Cynthia doesn’t know what sparked her interest in art, or when it started, but art has always been there for her, especially throughout her mental health journey living with complex post-traumatic stress disorder (CPTSD).
“I remember being the kid at school that got into trouble for scribbling on books instead of writing notes,” she says.
“For me, art began as an escape and a safe way of expressing myself when I was young. To this day, it’s still how I can express emotions and feelings that are confronting to talk about. It’s not rainbows and butterflies, but it [art] is a more approachable way to communicate.”
“When I’m painting, I feel the emotion of the brush and the smoothness of the paint – I think I was practising mindfulness before I knew what it was. Focusing on just one thing in that moment and nothing else, it brings you peace to be in one mind.”
Cynthia, who is learning important life skills for independent living and mindfulness techniques through the Mind Recovery College in Mackay, wants others to experience the mental health benefits of art; whether it’s stress-relief, communicating or encouraging creativity.
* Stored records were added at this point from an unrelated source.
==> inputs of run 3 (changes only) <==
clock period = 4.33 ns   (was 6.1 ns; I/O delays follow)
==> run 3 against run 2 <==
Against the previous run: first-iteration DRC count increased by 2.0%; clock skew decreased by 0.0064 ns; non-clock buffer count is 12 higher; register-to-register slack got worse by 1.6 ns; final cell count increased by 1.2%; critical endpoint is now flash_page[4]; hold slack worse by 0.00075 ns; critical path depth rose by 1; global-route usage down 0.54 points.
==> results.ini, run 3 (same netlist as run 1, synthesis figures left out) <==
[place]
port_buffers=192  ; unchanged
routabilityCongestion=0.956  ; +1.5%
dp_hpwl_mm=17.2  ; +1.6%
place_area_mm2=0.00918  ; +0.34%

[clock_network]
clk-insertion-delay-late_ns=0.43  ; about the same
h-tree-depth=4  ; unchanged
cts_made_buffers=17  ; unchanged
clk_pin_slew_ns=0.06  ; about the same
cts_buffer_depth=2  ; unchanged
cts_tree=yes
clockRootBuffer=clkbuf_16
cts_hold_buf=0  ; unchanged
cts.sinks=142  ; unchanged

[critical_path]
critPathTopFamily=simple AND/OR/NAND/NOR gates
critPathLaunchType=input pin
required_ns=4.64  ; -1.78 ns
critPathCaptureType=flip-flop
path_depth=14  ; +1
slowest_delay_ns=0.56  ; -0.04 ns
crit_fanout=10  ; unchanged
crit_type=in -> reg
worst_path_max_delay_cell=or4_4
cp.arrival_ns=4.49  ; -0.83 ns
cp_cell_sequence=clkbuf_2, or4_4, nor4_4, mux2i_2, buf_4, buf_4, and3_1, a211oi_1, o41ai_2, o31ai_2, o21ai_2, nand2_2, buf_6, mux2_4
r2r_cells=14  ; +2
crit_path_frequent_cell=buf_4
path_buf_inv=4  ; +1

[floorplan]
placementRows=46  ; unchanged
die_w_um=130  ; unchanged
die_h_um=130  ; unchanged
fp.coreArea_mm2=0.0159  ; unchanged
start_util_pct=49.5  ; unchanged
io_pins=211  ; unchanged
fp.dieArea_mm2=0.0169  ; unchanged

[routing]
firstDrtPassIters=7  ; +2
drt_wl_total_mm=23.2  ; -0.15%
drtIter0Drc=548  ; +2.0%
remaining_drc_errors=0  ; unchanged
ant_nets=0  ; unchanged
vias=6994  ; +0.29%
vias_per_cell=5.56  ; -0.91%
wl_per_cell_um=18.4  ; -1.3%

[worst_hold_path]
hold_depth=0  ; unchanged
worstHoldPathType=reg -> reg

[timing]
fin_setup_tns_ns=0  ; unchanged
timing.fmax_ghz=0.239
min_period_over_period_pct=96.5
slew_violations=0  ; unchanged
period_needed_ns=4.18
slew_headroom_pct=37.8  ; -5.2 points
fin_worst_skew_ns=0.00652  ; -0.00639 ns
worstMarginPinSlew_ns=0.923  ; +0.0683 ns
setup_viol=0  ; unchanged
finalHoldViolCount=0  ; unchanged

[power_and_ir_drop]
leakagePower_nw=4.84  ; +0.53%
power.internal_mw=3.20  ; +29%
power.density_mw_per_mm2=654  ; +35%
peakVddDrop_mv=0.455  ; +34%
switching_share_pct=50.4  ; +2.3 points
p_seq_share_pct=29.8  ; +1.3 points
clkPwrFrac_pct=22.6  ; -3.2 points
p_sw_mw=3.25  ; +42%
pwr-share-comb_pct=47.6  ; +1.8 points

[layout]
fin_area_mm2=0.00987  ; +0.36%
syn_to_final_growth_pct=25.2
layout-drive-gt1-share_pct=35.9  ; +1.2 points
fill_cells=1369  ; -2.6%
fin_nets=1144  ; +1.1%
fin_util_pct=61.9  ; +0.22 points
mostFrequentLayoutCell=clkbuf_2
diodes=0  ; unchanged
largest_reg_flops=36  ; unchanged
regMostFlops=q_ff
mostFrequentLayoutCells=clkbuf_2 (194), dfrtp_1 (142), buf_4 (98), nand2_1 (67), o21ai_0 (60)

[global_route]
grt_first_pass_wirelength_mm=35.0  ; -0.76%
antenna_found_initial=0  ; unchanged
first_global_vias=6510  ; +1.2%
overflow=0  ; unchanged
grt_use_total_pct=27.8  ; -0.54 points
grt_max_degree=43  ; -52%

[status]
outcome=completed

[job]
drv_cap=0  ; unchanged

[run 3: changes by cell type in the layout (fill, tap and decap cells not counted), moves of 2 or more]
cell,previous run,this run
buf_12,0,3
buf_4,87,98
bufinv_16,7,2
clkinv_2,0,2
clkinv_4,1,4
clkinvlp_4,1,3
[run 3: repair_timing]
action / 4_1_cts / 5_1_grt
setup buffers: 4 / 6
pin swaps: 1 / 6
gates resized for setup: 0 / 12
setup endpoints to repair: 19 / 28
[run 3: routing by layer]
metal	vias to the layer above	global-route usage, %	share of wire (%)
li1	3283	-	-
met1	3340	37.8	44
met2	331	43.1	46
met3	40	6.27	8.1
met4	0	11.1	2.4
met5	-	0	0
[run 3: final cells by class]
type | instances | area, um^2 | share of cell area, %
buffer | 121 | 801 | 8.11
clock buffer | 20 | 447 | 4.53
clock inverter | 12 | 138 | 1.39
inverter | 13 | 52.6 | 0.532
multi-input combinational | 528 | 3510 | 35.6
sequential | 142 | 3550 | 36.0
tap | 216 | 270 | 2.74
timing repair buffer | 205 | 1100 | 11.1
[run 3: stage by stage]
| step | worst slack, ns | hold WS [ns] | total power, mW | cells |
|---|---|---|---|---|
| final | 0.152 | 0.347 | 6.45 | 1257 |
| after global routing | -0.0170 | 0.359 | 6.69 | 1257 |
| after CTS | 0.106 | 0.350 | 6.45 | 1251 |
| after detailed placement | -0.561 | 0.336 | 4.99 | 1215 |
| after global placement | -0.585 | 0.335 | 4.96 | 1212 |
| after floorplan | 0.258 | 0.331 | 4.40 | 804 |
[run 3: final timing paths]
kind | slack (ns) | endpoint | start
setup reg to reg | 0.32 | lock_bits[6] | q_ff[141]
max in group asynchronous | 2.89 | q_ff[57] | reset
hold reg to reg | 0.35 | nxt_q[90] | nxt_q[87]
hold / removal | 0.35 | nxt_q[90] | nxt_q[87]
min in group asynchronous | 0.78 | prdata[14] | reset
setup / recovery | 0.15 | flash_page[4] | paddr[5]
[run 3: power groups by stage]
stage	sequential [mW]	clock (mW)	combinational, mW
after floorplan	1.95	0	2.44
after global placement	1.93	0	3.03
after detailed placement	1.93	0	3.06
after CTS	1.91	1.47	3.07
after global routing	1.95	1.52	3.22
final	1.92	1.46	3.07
As part of Queensland Mental Health Week, Cynthia will be displaying her work at a local art exhibition hoping to inspire others.
“When I first heard about the art exhibition I thought it was a great way to raise awareness of the experiences of people with mental health challenges – it’s a really good thing to be promoting a more inclusive environment,” Cynthia says.
“I want to encourage other people to be able to feel free to express themselves and be open about the mental health struggles they might have – it gets easier once you can talk and ask for help. With painting, you can speak without verbally expressing what you’re trying to say. The more I talk through my painting the easier it becomes to say.”
The exhibition, which is being held at the Jubilee Community Centre in Mackay until Tuesday 29 September, is being hosted by Mind in partnership with other mental health services and local businesses.
Kristie, a Mind peer worker and one of the event organisers, says the exhibition has already had benefits for Mind clients, even before anyone exhibited their work.
“We are involving clients in the process as much as we can,” she says. “Clients have helped us plan, they are networking with businesses, meeting and talking to people and learning valuable life skills so they can live independently and connect with the community.”